◆ **ACTION ITEM**
Include in the output exactly the lines from the opening of the data through the line containing "hold / removal,disp3[6],5.76,3", and nothing more.

###

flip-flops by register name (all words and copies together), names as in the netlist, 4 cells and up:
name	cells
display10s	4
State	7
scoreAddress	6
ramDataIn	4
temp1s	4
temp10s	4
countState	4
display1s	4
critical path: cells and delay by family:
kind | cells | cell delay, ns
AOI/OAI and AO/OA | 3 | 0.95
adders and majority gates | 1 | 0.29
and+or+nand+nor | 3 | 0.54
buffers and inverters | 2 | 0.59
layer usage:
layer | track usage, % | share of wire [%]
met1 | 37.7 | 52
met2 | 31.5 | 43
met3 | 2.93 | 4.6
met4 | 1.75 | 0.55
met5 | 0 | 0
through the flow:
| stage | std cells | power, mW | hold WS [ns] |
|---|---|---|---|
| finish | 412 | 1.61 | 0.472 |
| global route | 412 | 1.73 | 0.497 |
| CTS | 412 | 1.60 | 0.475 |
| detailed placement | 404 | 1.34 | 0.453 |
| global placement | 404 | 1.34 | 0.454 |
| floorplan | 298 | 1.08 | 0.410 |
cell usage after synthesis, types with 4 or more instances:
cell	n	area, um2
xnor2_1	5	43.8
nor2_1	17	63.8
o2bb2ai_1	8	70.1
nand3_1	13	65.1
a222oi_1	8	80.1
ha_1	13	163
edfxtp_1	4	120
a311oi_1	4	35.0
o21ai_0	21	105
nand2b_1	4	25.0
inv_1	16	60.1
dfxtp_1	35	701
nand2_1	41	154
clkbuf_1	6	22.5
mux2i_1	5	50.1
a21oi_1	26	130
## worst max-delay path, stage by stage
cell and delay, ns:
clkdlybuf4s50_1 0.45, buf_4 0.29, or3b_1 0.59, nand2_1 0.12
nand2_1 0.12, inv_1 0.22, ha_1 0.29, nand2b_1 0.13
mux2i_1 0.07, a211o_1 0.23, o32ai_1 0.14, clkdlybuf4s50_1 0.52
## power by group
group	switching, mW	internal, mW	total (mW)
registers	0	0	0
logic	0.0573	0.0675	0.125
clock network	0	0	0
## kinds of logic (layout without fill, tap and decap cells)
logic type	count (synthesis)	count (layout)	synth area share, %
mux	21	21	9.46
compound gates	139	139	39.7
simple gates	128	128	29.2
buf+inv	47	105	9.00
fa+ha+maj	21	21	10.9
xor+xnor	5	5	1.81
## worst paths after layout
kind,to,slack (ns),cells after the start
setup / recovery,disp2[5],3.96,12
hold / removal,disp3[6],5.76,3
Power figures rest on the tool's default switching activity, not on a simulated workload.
$ cat flow/config.mk
export PLATFORM = sky130hd
export DESIGN_NAME = async_fifo
export DESIGN_NICKNAME = async_fifo
export VERILOG_FILES = /design/flow/design.v
export SDC_FILE = /design/flow/constraint.sdc
export NUM_CORES = 4
export LEC_CHECK = 1
export CORE_UTILIZATION = 30
$ cat flow/constraint.sdc
current_design async_fifo

set clk_period 4.5
set clk_io_pct 0.2

create_clock -name clk0 -period $clk_period [get_ports {rd_clk}]
create_clock -name clk1 -period $clk_period [get_ports {wr_clk}]

set non_clock_inputs [all_inputs -no_clocks]
set_input_delay [expr $clk_period * $clk_io_pct] -clock clk0 $non_clock_inputs
set_output_delay [expr $clk_period * $clk_io_pct] -clock clk0 [all_outputs]
$ cat flow/design.v
module async_fifo #(
  parameter DATA_WIDTH = 8,
  parameter ADDR_WIDTH = 4
)(
  input  wire                  wr_clk,
  input  wire                  wr_rst_n,
  input  wire                  wr_en,
  input  wire [DATA_WIDTH-1:0] wr_data,
  output wire                  full,
  input  wire                  rd_clk,
  input  wire                  rd_rst_n,
  input  wire                  rd_en,
  output wire [DATA_WIDTH-1:0] rd_data,
  output wire                  empty
);
  localparam DEPTH = (1 << ADDR_WIDTH);
  reg [DATA_WIDTH-1:0] mem [0:DEPTH-1];
  reg [ADDR_WIDTH:0] wr_bin, wr_gray;
  reg [ADDR_WIDTH:0] rd_bin, rd_gray;
  (* ASYNC_REG = "TRUE" *) reg [ADDR_WIDTH:0] wg_s1, wg_s2;
  (* ASYNC_REG = "TRUE" *) reg [ADDR_WIDTH:0] rg_s1, rg_s2;
  function [ADDR_WIDTH:0] b2g;
    input [ADDR_WIDTH:0] b;
    begin 
      b2g = b ^ (b >> 1); 
    end
  endfunction
  wire [ADDR_WIDTH:0] wr_bin_nxt  = wr_bin + (wr_en & ~full);
  wire [ADDR_WIDTH:0] rd_bin_nxt  = rd_bin + (rd_en & ~empty);
  wire [ADDR_WIDTH:0] wr_gray_nxt = b2g(wr_bin_nxt);
  wire [ADDR_WIDTH:0] rd_gray_nxt = b2g(rd_bin_nxt);
  always @(posedge wr_clk or negedge wr_rst_n) 
    begin
    if (!wr_rst_n) 
      begin 
        wr_bin <= 0; wr_gray <= 0; 
      end
    else           
      begin 
        wr_bin <= wr_bin_nxt; wr_gray <= wr_gray_nxt; 
      end
  end
  always @(posedge wr_clk)
    if (wr_en && !full) mem[wr_bin[ADDR_WIDTH-1:0]] <= wr_data;
  always @(posedge rd_clk or negedge rd_rst_n) 
    begin
    if (!rd_rst_n) 
      begin 
        rd_bin <= 0; rd_gray <= 0; 
      end
    else           
      begin 
        rd_bin <= rd_bin_nxt; 
        rd_gray <= rd_gray_nxt; 
      end
  end
  assign rd_data = mem[rd_bin[ADDR_WIDTH-1:0]];
  always @(posedge rd_clk or negedge rd_rst_n) 
    begin
    if (!rd_rst_n) 
      begin 
        wg_s1 <= 0; 
        wg_s2 <= 0; 
      end
    else           
      begin 
        wg_s1 <= wr_gray; 
        wg_s2 <= wg_s1; 
      end
  end
  always @(posedge wr_clk or negedge wr_rst_n) 
    begin
    if (!wr_rst_n) 
      begin 
        rg_s1 <= 0; 
        rg_s2 <= 0; 
      end
    else           
      begin 
        rg_s1 <= rd_gray; 
        rg_s2 <= rg_s1; 
      end
  end
  assign full  = (wr_gray == {~rg_s2[ADDR_WIDTH:ADDR_WIDTH-1], rg_s2[ADDR_WIDTH-2:0]});
  assign empty = (rd_gray == wg_s2);
endmodule
==> flow/design.v <==
`timescale 1ns / 1ps 
module radix_2(
  clk,
  rst,
  ce,
  dina_r,
  dina_i,
  dinb_r,
  dinb_i,
  douta_r,
  douta_i,
  doutb_r,
  doutb_i
    );
input clk,rst;
input ce;
input [15:0] dina_r,dina_i;
input signed[15:0] dinb_r,dinb_i;
output reg signed[15:0]douta_r,douta_i;
output reg signed[15:0]doutb_r,doutb_i;
reg signed[15:0]dina_r_reg[0:8],dina_i_reg[0:8];
reg signed[15:0]dina_r_reg1,dina_i_reg1;
reg signed[16:0]douta_r_reg,douta_i_reg;
reg signed[16:0]doutb_r_reg,doutb_i_reg;
always@(posedge clk or negedge rst) 
  if(!rst)begin
    dina_r_reg[0]<=16'd0;
    dina_i_reg[0]<=16'd0;
  end
  else begin
    dina_r_reg[0]<=dina_r;
    dina_i_reg[0]<=dina_i;   
  end
generate
    genvar i;
    for(i=1;i<=8;i=i+1)
        begin:din_r
            always@(posedge clk or negedge rst) 
              if(!rst)
                dina_r_reg[i]<=16'd0;
              else begin
                dina_r_reg[i]<=dina_r_reg[i-1];
                dina_i_reg[i]<=dina_i_reg[i-1];
              end
       end
endgenerate
always@(posedge clk or negedge rst) 
  if(!rst)begin
     dina_r_reg1<=16'd0;
     dina_i_reg1<=16'd0;
  end
  else begin
     dina_r_reg1<=dina_r_reg[8]; 
     dina_i_reg1<=dina_i_reg[8]; 
  end
always@(posedge clk or negedge rst) 
  if(!rst)begin
     douta_r_reg<=17'd0;
     douta_r_reg<=17'd0;
  end
  else begin
     douta_r_reg<=dina_r_reg1+dinb_r;
     douta_i_reg<=dina_i_reg1+dinb_i;    
  end 
always@(posedge clk or negedge rst) 
  if(!rst)begin
     doutb_r_reg<=17'd0;
     doutb_i_reg<=17'd0;
  end
  else begin
     doutb_r_reg<=dina_r_reg1-dinb_r;
     doutb_i_reg<=dina_i_reg1-dinb_i;    
  end 
always@(posedge clk or negedge rst) 
  if(!rst)begin
     douta_r<=16'd0;
	 douta_i<=16'd0;
	 doutb_r<=16'd0;
	 doutb_i<=16'd0;
  end
  else begin
     douta_r<=douta_r_reg[16:1];
	 douta_i<=douta_i_reg[16:1];
	 doutb_r<=doutb_r_reg[16:1];
	 doutb_i<=doutb_i_reg[16:1];
  end
endmodule
==> ./design.v <==
`timescale 1ns / 1ps
module fft_128_ctr(
clk,
rst,
ce,
ce_r,
ce_r1,
dina_r,
dina_i,
dinb_r,
dinb_i,
douta_r_reg,
douta_i_reg,
doutb_r_reg,
doutb_i_reg,
oe,
data,
ram_out,
din,
dout
    );
input clk;
input rst;
input ce;
input [31:0]din;
input signed[15:0]douta_r_reg,douta_i_reg;
input signed[15:0]doutb_r_reg,doutb_i_reg;
output reg oe;
output reg[31:0]dout;
reg clk_en;
output reg ce_r,ce_r1;
reg [10:0] count;
reg [31:0]din_r;
reg [31:0]din_reg;
output reg [31:0]data;
output reg signed[15:0]dina_r,dina_i; 
output reg signed[15:0]dinb_r,dinb_i; 
wire signed[15:0]douta_r_reg,douta_i_reg;
wire signed[15:0]doutb_r_reg,doutb_i_reg;
input [31:0] ram_out;
wire [31:0] douta_reg,doutb_reg;
wire oe_r;
assign oe_r=( (count>=11'd1026 && count<11'd1154) );
assign douta_reg={douta_r_reg,douta_i_reg};
assign doutb_reg={doutb_r_reg,doutb_i_reg};
always@(posedge clk or negedge rst)
    if(!rst)
        clk_en<=1'b1;
    else if(ce_r)
       clk_en<=~clk_en; 
    else 
       clk_en<=1'b1;
always@(posedge clk or negedge rst)
	if(!rst)
		ce_r<=1'b0;
	else if(ce==1'b1)
		ce_r<=1'b1;
	else if(count==11'd1155)
		ce_r<=1'b0; 
always@(posedge clk or negedge rst)
	if(!rst)
		ce_r1<=1'b0;
	else if(count>11'd130)
		ce_r1<=1'b1;
	else
		ce_r1<=1'b0; 
always@(posedge clk or negedge rst)
	if(!rst)
		oe<=1'b0;
	else if( oe_r )
		oe<=1'b1;
	else
		oe<=1'b0;
always@(posedge clk or negedge rst)
    if(!rst)
        count<=11'd0;
    else if(ce_r)
        count<=count+1'b1;
    else 
		count<=11'd0;
always@(posedge clk or negedge rst)
	if(!rst)begin
		dina_r<=16'd0;
		dina_i<=16'd0;
		dinb_r<=16'd0;
		dinb_i<=16'd0;
	end
	else if(clk_en==1'b1) begin
		dina_r<=ram_out[31:16];
		dina_i<=ram_out[15:0];
	end
	else if(clk_en==1'b0) begin
		dinb_r<=ram_out[31:16];
		dinb_i<=ram_out[15:0];
	end
	else begin
		dina_r<=16'd0;
		dina_i<=16'd0;
		dinb_r<=16'd0;
		dinb_i<=16'd0;
	end
always@(posedge clk or negedge rst)
	if(!rst)
		din_r<=32'd0;
	else
		din_r<=din;
always@(posedge clk or negedge rst)
	if(!rst)
		din_reg<=32'd0;
	else
		din_reg<=din_r;
always@(posedge clk or negedge rst)
	if(!rst)
		data<=32'd0;
	else if( count<=11'd64 )
		data<=din_reg;
	else if( count<=11'd128 )
		data<=32'd0;
	else if( clk_en==1'b0) 
		data<=douta_reg;
	else if( clk_en==1'b1) 
		data<=doutb_reg;
always@(posedge clk or negedge rst)
  if(!rst)
      dout <= 32'd0;
  else if( oe_r ) 
      dout <= ram_out;
  else 
	  dout <= 32'd0;
endmodule
==> design/flow/run.sh <==
#!/bin/bash
# OpenROAD 26Q1-2900-gdf79404cd8, Yosys 0.63+post, stock flow scripts
make -C /OpenROAD-flow-scripts/flow DESIGN_CONFIG=/design/flow/config.mk WORK_HOME=/design/flow/orfs finish
==> design/flow/config.mk <==
export PLATFORM = sky130hd
export DESIGN_NAME = fft_ram_ad
export DESIGN_NICKNAME = fft_ram_ad
export VERILOG_FILES = /design/flow/design.v
export SDC_FILE = /design/flow/constraint.sdc
export NUM_CORES = 4
export LEC_CHECK = 1
export CORE_UTILIZATION = 30
==> design/flow/constraint.sdc <==
current_design fft_ram_ad

set clk_period 3.8
set clk_io_pct 0.2

create_clock -name clk0 -period $clk_period [get_ports {clk}]

set non_clock_inputs [all_inputs -no_clocks]
set_input_delay [expr $clk_period * $clk_io_pct] -clock clk0 $non_clock_inputs
set_output_delay [expr $clk_period * $clk_io_pct] -clock clk0 [all_outputs]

###

◆ **ANSWER**
flip-flops by register name (all words and copies together), names as in the netlist, 4 cells and up:
name	cells
display10s	4
State	7
scoreAddress	6
ramDataIn	4
temp1s	4
temp10s	4
countState	4
display1s	4
critical path: cells and delay by family:
kind | cells | cell delay, ns
AOI/OAI and AO/OA | 3 | 0.95
adders and majority gates | 1 | 0.29
and+or+nand+nor | 3 | 0.54
buffers and inverters | 2 | 0.59
layer usage:
layer | track usage, % | share of wire [%]
met1 | 37.7 | 52
met2 | 31.5 | 43
met3 | 2.93 | 4.6
met4 | 1.75 | 0.55
met5 | 0 | 0
through the flow:
| stage | std cells | power, mW | hold WS [ns] |
|---|---|---|---|
| finish | 412 | 1.61 | 0.472 |
| global route | 412 | 1.73 | 0.497 |
| CTS | 412 | 1.60 | 0.475 |
| detailed placement | 404 | 1.34 | 0.453 |
| global placement | 404 | 1.34 | 0.454 |
| floorplan | 298 | 1.08 | 0.410 |
cell usage after synthesis, types with 4 or more instances:
cell	n	area, um2
xnor2_1	5	43.8
nor2_1	17	63.8
o2bb2ai_1	8	70.1
nand3_1	13	65.1
a222oi_1	8	80.1
ha_1	13	163
edfxtp_1	4	120
a311oi_1	4	35.0
o21ai_0	21	105
nand2b_1	4	25.0
inv_1	16	60.1
dfxtp_1	35	701
nand2_1	41	154
clkbuf_1	6	22.5
mux2i_1	5	50.1
a21oi_1	26	130
## worst max-delay path, stage by stage
cell and delay, ns:
clkdlybuf4s50_1 0.45, buf_4 0.29, or3b_1 0.59, nand2_1 0.12
nand2_1 0.12, inv_1 0.22, ha_1 0.29, nand2b_1 0.13
mux2i_1 0.07, a211o_1 0.23, o32ai_1 0.14, clkdlybuf4s50_1 0.52
## power by group
group	switching, mW	internal, mW	total (mW)
registers	0	0	0
logic	0.0573	0.0675	0.125
clock network	0	0	0
## kinds of logic (layout without fill, tap and decap cells)
logic type	count (synthesis)	count (layout)	synth area share, %
mux	21	21	9.46
compound gates	139	139	39.7
simple gates	128	128	29.2
buf+inv	47	105	9.00
fa+ha+maj	21	21	10.9
xor+xnor	5	5	1.81
## worst paths after layout
kind,to,slack (ns),cells after the start
setup / recovery,disp2[5],3.96,12
hold / removal,disp3[6],5.76,3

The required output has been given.